Heat Shock Protein 70 Is a Damage-Associated Molecular Pattern That by Binding to Lipopolysaccharide and {beta}-1,3-Glucan-Binding Protein Activates the Prophenoloxidase System in Shrimp [INNATE IMMUNITY AND INFLAMMATION]

Recent studies have initiated a paradigm shift in understanding heat shock protein 70 (HSP70) functions in the shrimp immune system. However, the mechanism by which Litopenaeus vannamei (Lv)HSP70 modulates the innate immune response remains unclear. This study shows that LvHSP70 binds to the pattern recognition receptor LPS and β-1,3-glucan–binding protein (LvLGBP), and subsequently leads to the activation of the prophenoloxidase system.
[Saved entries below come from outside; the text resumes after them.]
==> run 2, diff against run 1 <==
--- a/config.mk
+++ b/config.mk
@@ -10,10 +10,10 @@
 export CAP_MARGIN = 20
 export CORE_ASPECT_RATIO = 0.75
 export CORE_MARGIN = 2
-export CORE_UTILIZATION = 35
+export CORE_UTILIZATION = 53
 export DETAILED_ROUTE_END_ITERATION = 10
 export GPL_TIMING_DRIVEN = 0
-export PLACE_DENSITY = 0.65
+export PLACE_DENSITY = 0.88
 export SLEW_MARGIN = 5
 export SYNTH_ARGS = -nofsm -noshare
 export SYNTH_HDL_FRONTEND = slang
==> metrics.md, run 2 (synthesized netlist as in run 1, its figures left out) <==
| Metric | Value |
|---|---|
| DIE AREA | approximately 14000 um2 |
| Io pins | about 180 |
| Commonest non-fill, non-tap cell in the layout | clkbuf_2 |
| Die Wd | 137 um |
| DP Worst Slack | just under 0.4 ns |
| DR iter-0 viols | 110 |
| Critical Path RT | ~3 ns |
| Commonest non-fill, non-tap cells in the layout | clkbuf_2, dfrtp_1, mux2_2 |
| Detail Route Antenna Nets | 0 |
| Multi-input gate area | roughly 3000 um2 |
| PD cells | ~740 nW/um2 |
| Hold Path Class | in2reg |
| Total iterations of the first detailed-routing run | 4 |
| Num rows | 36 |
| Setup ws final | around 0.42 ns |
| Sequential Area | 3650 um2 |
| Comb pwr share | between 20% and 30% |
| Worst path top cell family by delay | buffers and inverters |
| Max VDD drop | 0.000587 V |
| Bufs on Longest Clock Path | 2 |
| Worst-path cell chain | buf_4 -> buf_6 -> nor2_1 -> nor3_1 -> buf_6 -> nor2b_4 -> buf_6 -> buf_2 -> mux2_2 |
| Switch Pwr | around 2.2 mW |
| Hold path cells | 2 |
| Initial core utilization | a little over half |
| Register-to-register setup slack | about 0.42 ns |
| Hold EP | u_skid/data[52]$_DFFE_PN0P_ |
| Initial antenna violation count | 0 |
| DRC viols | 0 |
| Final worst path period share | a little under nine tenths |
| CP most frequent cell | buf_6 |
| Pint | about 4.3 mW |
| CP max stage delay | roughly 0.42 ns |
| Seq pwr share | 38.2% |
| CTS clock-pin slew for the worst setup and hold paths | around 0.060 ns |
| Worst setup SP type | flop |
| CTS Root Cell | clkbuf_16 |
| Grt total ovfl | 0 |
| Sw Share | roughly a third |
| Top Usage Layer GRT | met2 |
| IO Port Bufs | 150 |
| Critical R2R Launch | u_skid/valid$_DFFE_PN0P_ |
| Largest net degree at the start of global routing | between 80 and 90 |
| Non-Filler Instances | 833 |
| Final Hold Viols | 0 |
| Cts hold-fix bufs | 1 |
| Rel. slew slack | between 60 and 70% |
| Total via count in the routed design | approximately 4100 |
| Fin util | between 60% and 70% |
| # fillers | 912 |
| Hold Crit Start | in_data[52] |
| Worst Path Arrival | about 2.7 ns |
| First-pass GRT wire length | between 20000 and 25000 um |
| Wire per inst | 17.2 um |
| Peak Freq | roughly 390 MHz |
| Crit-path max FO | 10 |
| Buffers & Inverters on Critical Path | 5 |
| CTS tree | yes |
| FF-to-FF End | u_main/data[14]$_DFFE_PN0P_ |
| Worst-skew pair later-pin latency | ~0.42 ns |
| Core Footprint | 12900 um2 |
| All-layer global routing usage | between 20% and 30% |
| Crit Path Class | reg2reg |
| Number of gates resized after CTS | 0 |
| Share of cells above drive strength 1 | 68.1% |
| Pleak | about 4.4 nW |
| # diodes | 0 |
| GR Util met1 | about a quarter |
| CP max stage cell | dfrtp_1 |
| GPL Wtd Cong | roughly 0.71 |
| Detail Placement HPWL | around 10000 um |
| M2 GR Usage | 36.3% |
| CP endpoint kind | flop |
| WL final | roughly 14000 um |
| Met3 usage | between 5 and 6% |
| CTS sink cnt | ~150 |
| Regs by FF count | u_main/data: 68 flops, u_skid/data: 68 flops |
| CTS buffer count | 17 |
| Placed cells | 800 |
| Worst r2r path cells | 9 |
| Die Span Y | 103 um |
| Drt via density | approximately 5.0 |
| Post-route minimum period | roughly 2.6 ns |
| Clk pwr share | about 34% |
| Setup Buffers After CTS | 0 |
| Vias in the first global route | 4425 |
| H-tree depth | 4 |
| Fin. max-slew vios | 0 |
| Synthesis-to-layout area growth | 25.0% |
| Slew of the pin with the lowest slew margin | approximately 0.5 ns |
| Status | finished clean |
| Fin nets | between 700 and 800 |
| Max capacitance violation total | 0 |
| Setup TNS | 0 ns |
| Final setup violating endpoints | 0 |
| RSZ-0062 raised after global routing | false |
**config.mk**
```make
export PLATFORM = sky130hd
export DESIGN_NAME = execution_sequencer
export DESIGN_NICKNAME = d
export VERILOG_FILES = /design/src/rtl/execution_sequencer.sv
export SDC_FILE = /design/constraint.sdc
export NUM_CORES = 1
export LEC_CHECK = 0
export CAP_MARGIN = 5
export CELL_PAD_IN_SITES_DETAIL_PLACEMENT = 1
export CELL_PAD_IN_SITES_GLOBAL_PLACEMENT = 1
export CORE_MARGIN = 4
export CORE_UTILIZATION = 37
export CTS_BUF_LIST = sky130_fd_sc_hd__clkbuf_2
export DETAILED_ROUTE_END_ITERATION = 16
export PLACE_DENSITY = 0.8
export SLEW_MARGIN = 15
export SYNTH_ARGS = -nofsm -noshare
export SYNTH_HDL_FRONTEND = slang
export SYNTH_SLANG_ARGS = --single-unit
```
**constraint.sdc**
```tcl
create_clock -name clock -period 1.83 [get_ports clock]
set_input_delay 0.183 -clock clock [delete_from_list [all_inputs] [get_ports clock]]
set_output_delay 0.183 -clock clock [all_outputs]
set_load 0.02 [all_outputs]
```
**src/rtl/execution_sequencer.sv**
```systemverilog
// execution_sequencer
// -------------------
// Sequences the single-cycle processor datapath. Each executed instruction
// produces exactly one commit strobe (exec_enable). That strobe gates PC
// update and register, memory and output writes. Supports free-run and
// single-step modes. IN instructions stall until the operator confirms the
// switch value. HALT parks the core until reset. Clocked from the divided
// system clock.
//
// Optional build macro: EXECUTION_SEQUENCER_BREAKPOINT_EN
//   When defined, adds a PC breakpoint. While the breakpoint matches, free run
//   drops to single-step behaviour, and break_hit reports the stop.
//
// Ports:
//   clock          in   divided system clock, rising edge
//   reset          in   asynchronous, active-low
//   run_mode       in   1 = free run, 0 = single-step
//   step_button    in   raw step button level (asynchronous)
//   input_confirm  in   raw confirm button level (asynchronous)
//   halt_decoded   in   current instruction is HALT
//   input_request  in   current instruction is IN
//   exec_enable    out  commit strobe for the current instruction
//   input_ready    out  one-cycle pulse: latch the switch value now
//   halted         out  registered, 1 while parked in HALT
//   state          out  FSM state (debug): 00 START, 01 RUN, 10 WAIT_INPUT, 11 HALT
//   retired_count  out  count of committed instructions (wraps)
//   pc, breakpoint_pc, breakpoint_valid, break_hit  (breakpoint build only)
//
// Commit protocol: exec_enable is a single-cycle strobe. The datapath samples
// it at the next rising edge and updates state only then. There is no
// back-pressure, and the strobe is never held for more than one instruction
// without a new go condition.

module execution_sequencer #(
    parameter int COUNT_WIDTH = 32
) (
    input  logic                   clock,
    input  logic                   reset,
    input  logic                   run_mode,
    input  logic                   step_button,
    input  logic                   input_confirm,
    input  logic                   halt_decoded,
    input  logic                   input_request,
    output logic                   exec_enable,
    output logic                   input_ready,
    output logic                   halted,
    output logic [1:0]             state,
`ifdef EXECUTION_SEQUENCER_BREAKPOINT_EN
    input  logic [31:0]            pc,
    input  logic [31:0]            breakpoint_pc,
    input  logic                   breakpoint_valid,
    output logic                   break_hit,
`endif
    output logic [COUNT_WIDTH-1:0] retired_count
);

    typedef enum logic [1:0] {
        START      = 2'b00,
        RUN        = 2'b01,
        WAIT_INPUT = 2'b10,
        HALT       = 2'b11
    } seq_state_t;

    seq_state_t state_q;
    seq_state_t state_d;

    // Two-flop synchronisers plus a history flop per button
    logic step_s1;
    logic step_s2;
    logic step_prev;
    logic confirm_s1;
    logic confirm_s2;
    logic confirm_prev;

    logic step_edge;
    logic confirm_edge;
    logic free_run;
    logic go;

    always_ff @(posedge clock or negedge reset) begin
        if (!reset) begin
            step_s1      <= 1'b0;
            step_s2      <= 1'b0;
            step_prev    <= 1'b0;
            confirm_s1   <= 1'b0;
            confirm_s2   <= 1'b0;
            confirm_prev <= 1'b0;
        end else begin
            step_s1      <= step_button;
            step_s2      <= step_s1;
            step_prev    <= step_s2;
            confirm_s1   <= input_confirm;
            confirm_s2   <= confirm_s1;
            confirm_prev <= confirm_s2;
        end
    end

    // Rising-edge detect. A held button yields one pulse, and an edge is only
    // consumed in the state that cares about it, so edges are never queued.
    assign step_edge    = step_s2 & ~step_prev;
    assign confirm_edge = confirm_s2 & ~confirm_prev;

`ifdef EXECUTION_SEQUENCER_BREAKPOINT_EN
    logic bp_match;

    // A breakpoint only matters while free running. On a match, the core
    // behaves as in step mode until a step edge commits the instruction.
    assign bp_match = (state_q == RUN) & run_mode & breakpoint_valid &
                      (pc == breakpoint_pc);
    assign free_run = run_mode & ~bp_match;

    // The hit flag clears on the committing step edge or on entry to HALT.
    always_ff @(posedge clock or negedge reset) begin
        if (!reset) begin
            break_hit <= 1'b0;
        end else begin
            break_hit <= bp_match & ~step_edge & ~halt_decoded;
        end
    end
`else
    assign free_run = run_mode;
`endif

    assign go = free_run | step_edge;

    always_ff @(posedge clock or negedge reset) begin
        if (!reset) begin
            state_q <= START;
        end else begin
            state_q <= state_d;
        end
    end

    always_comb begin
        state_d     = state_q;
        exec_enable = 1'b0;
        input_ready = 1'b0;
        case (state_q)
            // Spend one cycle here so the first fetch sees a settled PC
            START: begin
                state_d = RUN;
            end
            RUN: begin
                // HALT wins over IN (illegal combination) and needs no go
                if (halt_decoded) begin
                    state_d = HALT;
                end else if (input_request && go) begin
                    state_d = WAIT_INPUT;
                end else if (go) begin
                    exec_enable = 1'b1;
                end
            end
            WAIT_INPUT: begin
                // step_edge is deliberately ignored here
                if (confirm_edge) begin
                    exec_enable = 1'b1;
                    input_ready = 1'b1;
                    state_d     = RUN;
                end
            end
            HALT: begin
                state_d = HALT;
            end
            default: begin
                state_d = START;
            end
        endcase
    end

    always_ff @(posedge clock or negedge reset) begin
        if (!reset) begin
            halted <= 1'b0;
        end else begin
            halted <= (state_d == HALT);
        end
    end

    always_ff @(posedge clock or negedge reset) begin
        if (!reset) begin
            retired_count <= '0;
        end else if (exec_enable) begin
            retired_count <= retired_count + COUNT_WIDTH'(1);
        end
    end

    assign state = state_q;

endmodule
```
Injection of shrimp with rLvHSP70 significantly (p < 0.05) upregulated the gene and protein expression of the key pattern recognition receptor LvLGBP. A coimmunoprecipitation and ELISA-based binding assay strongly confirmed the binding of LvHSP70 to LvLGBP at polysaccharide recognition motifs (PLS motifs) with a Kd of 4.44 μM and its competitive binding with LPS (IC50) is 8.036 μM. Conversely, LPS efficiently competed with LvHSP70 for binding to LvLGBP in a concentration-dependent manner with an IC50 of 7.662 μM, indicating that both are ligands of LvLGBP and likely bind at the same site. Binding of LvHSP70 to LvLGBP highly activated phenoloxidase activity in shrimp hemocyte lysate supernatants. Gene silencing of LvLGBP impaired the activation of phenoloxidase activity in shrimp by rLvHSP70, indicating that LvHSP70–LvLGBP interaction was essential for stimulating the immune cascade. Taken together, these results demonstrated that LvHSP70 is a ligand of LvLGBP similar to LPS and acts as a damage-associated molecular pattern to modulate the shrimp immune system via the prophenoloxidase system, eventually leading to the production of melanin and toxic reactive intermediates against invading pathogens.